In den Tagen des Jahres 1904 bot sich den Besuchern des Wilhelminenberges oder Gallitzinberg wie er auch genannt wurde, eine große Veränderung. Das Montleart Fürstenschloss, das bis jetzt das Wahrzeichen dieser Gegend, wurde vollständig abgetragen und erhebt sich an dieser Stelle der Rohbau einer neuen großen erzherzoglichen Villa.
Die Geschichte des Fürstenschlosses reicht über zwei Jahrhunderte zurück, Der Gallitzinberg, ursprünglich „Predigtstuhl“ genannt, gehörte zur kaiserlichen Dominicalverwaltung, und zur Zeit Maria Theresias wurden hier noch Hofjagden abgehalten. Unter Kaiser Joseph wurde der Bergwald an Private überlassen. So kaufte Feldmarschall Lacsy im Jahr 1781 einen großen Grund zu einem Lustschloss am „Predigtstuhl“ und legte auch den Grund zum Bau desselben auf dem Gipfel des Berges. Feldmarschall Lacsy, der bekanntlich auch das Schloss und den Park in Neuwaldegg besaß, verkaufte den „Predigtstuhl“ dem Fürsten Gallitzin, der das Lacsy Lusthaus zu einem großen Schloss mit einem Tempel, einer römischen Ruine, mit Teichen und Grotten umbauen ließ. Im Jahr 1824 kam der Berg und das Schloss in den Besitz des Fürsten Montleart, der sich mit der Prinzessin Marie Christine von Sachsen-Kurland, verwitweten von Savoyen-Carigran, vermählte. Die Prinzessin war die Mutter König Alberts von Sardinien sowie der Prinzessin Maria Elisabeth, die sich im Jahr 1820 mit Erzherzog Rainer vermählte. Der Sohn des Fürsten, Prinz Moriz, vermählte sich mit Wilhelmine Fitzgerald und bewohnte das Schloss bis zu seinem Tod im Jahr 1887, worauf der Besitz auf die Witwe überging; ihr zu Ehren hatte Fürst Moriz von Montleart dem Berg den Namen „Wilhelminenberg“ gegeben. Fürstin Wilhelmine von Montleart, die am 26. März 1895 starb, setzte die langjährige Freundin und Gesellschafterin Effinger-Wildegg zur Universalerbin ein, die ihrerseits den Besitz dem Neffen der Fürstin, Erzherzog Rainer, überließ.

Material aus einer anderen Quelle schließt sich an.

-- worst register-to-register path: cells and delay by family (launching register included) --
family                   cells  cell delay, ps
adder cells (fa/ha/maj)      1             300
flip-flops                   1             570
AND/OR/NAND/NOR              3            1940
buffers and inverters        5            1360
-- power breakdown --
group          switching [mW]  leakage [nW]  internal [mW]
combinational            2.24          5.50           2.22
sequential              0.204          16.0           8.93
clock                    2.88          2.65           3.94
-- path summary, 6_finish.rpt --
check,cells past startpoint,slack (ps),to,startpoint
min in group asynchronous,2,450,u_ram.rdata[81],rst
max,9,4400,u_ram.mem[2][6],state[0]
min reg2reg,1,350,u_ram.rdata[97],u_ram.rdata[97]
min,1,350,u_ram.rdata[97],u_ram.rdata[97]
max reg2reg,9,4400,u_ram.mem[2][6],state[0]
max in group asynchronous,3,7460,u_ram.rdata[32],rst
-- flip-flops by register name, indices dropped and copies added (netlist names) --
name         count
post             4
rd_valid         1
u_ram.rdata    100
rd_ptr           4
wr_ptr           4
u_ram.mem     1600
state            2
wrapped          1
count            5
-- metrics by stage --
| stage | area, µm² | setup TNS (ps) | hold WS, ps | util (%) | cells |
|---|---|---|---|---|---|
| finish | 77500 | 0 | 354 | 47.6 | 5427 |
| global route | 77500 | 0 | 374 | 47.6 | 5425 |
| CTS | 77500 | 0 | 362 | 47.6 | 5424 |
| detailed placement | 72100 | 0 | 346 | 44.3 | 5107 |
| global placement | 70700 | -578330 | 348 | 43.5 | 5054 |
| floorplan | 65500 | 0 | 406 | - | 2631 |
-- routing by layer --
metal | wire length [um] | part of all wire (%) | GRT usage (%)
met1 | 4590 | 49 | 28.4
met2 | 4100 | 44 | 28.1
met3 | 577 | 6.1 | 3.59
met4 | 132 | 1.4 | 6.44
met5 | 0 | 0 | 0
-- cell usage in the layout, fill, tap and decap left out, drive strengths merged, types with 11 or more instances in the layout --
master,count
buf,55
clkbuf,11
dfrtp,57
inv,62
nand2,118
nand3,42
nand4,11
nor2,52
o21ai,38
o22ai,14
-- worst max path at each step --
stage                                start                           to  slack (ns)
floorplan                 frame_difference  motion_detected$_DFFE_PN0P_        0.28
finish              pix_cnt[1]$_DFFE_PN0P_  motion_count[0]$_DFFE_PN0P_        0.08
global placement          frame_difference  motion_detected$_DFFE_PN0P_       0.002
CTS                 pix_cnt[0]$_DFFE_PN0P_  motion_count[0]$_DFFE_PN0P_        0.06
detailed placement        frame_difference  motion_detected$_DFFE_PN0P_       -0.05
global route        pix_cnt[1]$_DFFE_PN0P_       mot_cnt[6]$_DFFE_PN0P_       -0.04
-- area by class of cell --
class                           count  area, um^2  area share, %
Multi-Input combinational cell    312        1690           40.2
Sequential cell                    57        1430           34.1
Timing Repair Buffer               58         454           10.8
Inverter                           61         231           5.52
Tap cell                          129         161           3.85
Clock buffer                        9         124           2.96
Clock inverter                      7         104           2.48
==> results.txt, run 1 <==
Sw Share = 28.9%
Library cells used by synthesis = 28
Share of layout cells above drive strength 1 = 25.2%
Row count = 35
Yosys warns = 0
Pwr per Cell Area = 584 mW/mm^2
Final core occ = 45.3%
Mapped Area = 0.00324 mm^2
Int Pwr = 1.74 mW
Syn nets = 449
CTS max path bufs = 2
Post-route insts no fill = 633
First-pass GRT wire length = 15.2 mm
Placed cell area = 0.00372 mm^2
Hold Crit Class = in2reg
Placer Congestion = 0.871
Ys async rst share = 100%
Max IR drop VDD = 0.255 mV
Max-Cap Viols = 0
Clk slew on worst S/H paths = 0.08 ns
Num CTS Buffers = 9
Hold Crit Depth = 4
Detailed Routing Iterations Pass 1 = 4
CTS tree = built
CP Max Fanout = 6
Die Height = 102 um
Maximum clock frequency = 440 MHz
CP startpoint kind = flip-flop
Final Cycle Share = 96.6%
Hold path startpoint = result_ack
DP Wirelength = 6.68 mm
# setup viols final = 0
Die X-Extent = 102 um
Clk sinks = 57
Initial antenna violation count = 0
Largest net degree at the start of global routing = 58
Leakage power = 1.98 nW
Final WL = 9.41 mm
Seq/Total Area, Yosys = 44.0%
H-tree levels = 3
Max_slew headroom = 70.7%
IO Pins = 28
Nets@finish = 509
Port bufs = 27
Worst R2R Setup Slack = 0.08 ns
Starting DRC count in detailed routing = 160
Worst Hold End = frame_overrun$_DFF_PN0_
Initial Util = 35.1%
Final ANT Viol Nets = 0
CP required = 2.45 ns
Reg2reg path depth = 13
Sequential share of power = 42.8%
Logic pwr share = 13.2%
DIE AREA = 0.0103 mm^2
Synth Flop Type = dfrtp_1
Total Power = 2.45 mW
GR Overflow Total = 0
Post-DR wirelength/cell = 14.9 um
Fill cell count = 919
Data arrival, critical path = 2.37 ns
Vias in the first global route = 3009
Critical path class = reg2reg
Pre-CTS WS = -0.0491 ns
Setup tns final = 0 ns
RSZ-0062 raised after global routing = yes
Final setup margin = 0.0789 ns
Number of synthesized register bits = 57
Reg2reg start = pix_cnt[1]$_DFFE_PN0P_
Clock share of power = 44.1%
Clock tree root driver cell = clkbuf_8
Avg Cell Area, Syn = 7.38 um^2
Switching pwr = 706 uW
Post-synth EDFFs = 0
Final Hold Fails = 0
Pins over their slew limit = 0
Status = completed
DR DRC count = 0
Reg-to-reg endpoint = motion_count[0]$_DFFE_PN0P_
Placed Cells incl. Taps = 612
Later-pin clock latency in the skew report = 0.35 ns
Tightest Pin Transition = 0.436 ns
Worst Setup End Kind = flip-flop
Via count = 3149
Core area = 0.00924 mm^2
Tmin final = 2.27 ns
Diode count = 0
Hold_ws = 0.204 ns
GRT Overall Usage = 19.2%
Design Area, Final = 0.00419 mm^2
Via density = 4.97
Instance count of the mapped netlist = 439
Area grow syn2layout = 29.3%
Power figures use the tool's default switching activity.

Mit ihr war eine edle Wohltäterin der Menschheit, der Schutzengel der Armen und Kranken, selbst an Influenza erkrankt, dahingegangen. Sie hatte sich auf humanitärem Gebiet große Verdienste erworben, wie selten ein Mensch. Ihr haben wir das Wilhelminenspital zu verdanken, für das sie eine große Summe spendete und erbauen ließ. Nun ist der Name des Krankenhauses, der Wohltäterin abhanden gekommen, durch Umbenennung. Aber auch für ein Wilhelminenheim, und einer Versorgungsanstalt für arbeitsunfähige Menschen hatte sie gesorgt. Gleichfalls bedacht mit einer großen Summe wurde die Gemeinde Hernals zur Errichtung eines Spitals, die Gemeinde Dornbach bekam die Summe von 10.000 Gulden um damit ein Asylheim zu errichten. Jede humanitäre Anstalt die in Wien errichtet wurde führt in der Spendenliste Wilhelmines Namen.
Seit dem Tod der Fürstin war das Schloss unbewohnt. Das langgestreckte Gebäude mit der verwitterten Fassade, den geborstenen Säulen und den fest verschlossenen Fenstern verlieh der Umgebung ein romantisches Gepräge. Noch in diesem Sommer wird das neue Villenpalais des Erzherzogs sich vollendet den Besuchern des Berges präsentieren.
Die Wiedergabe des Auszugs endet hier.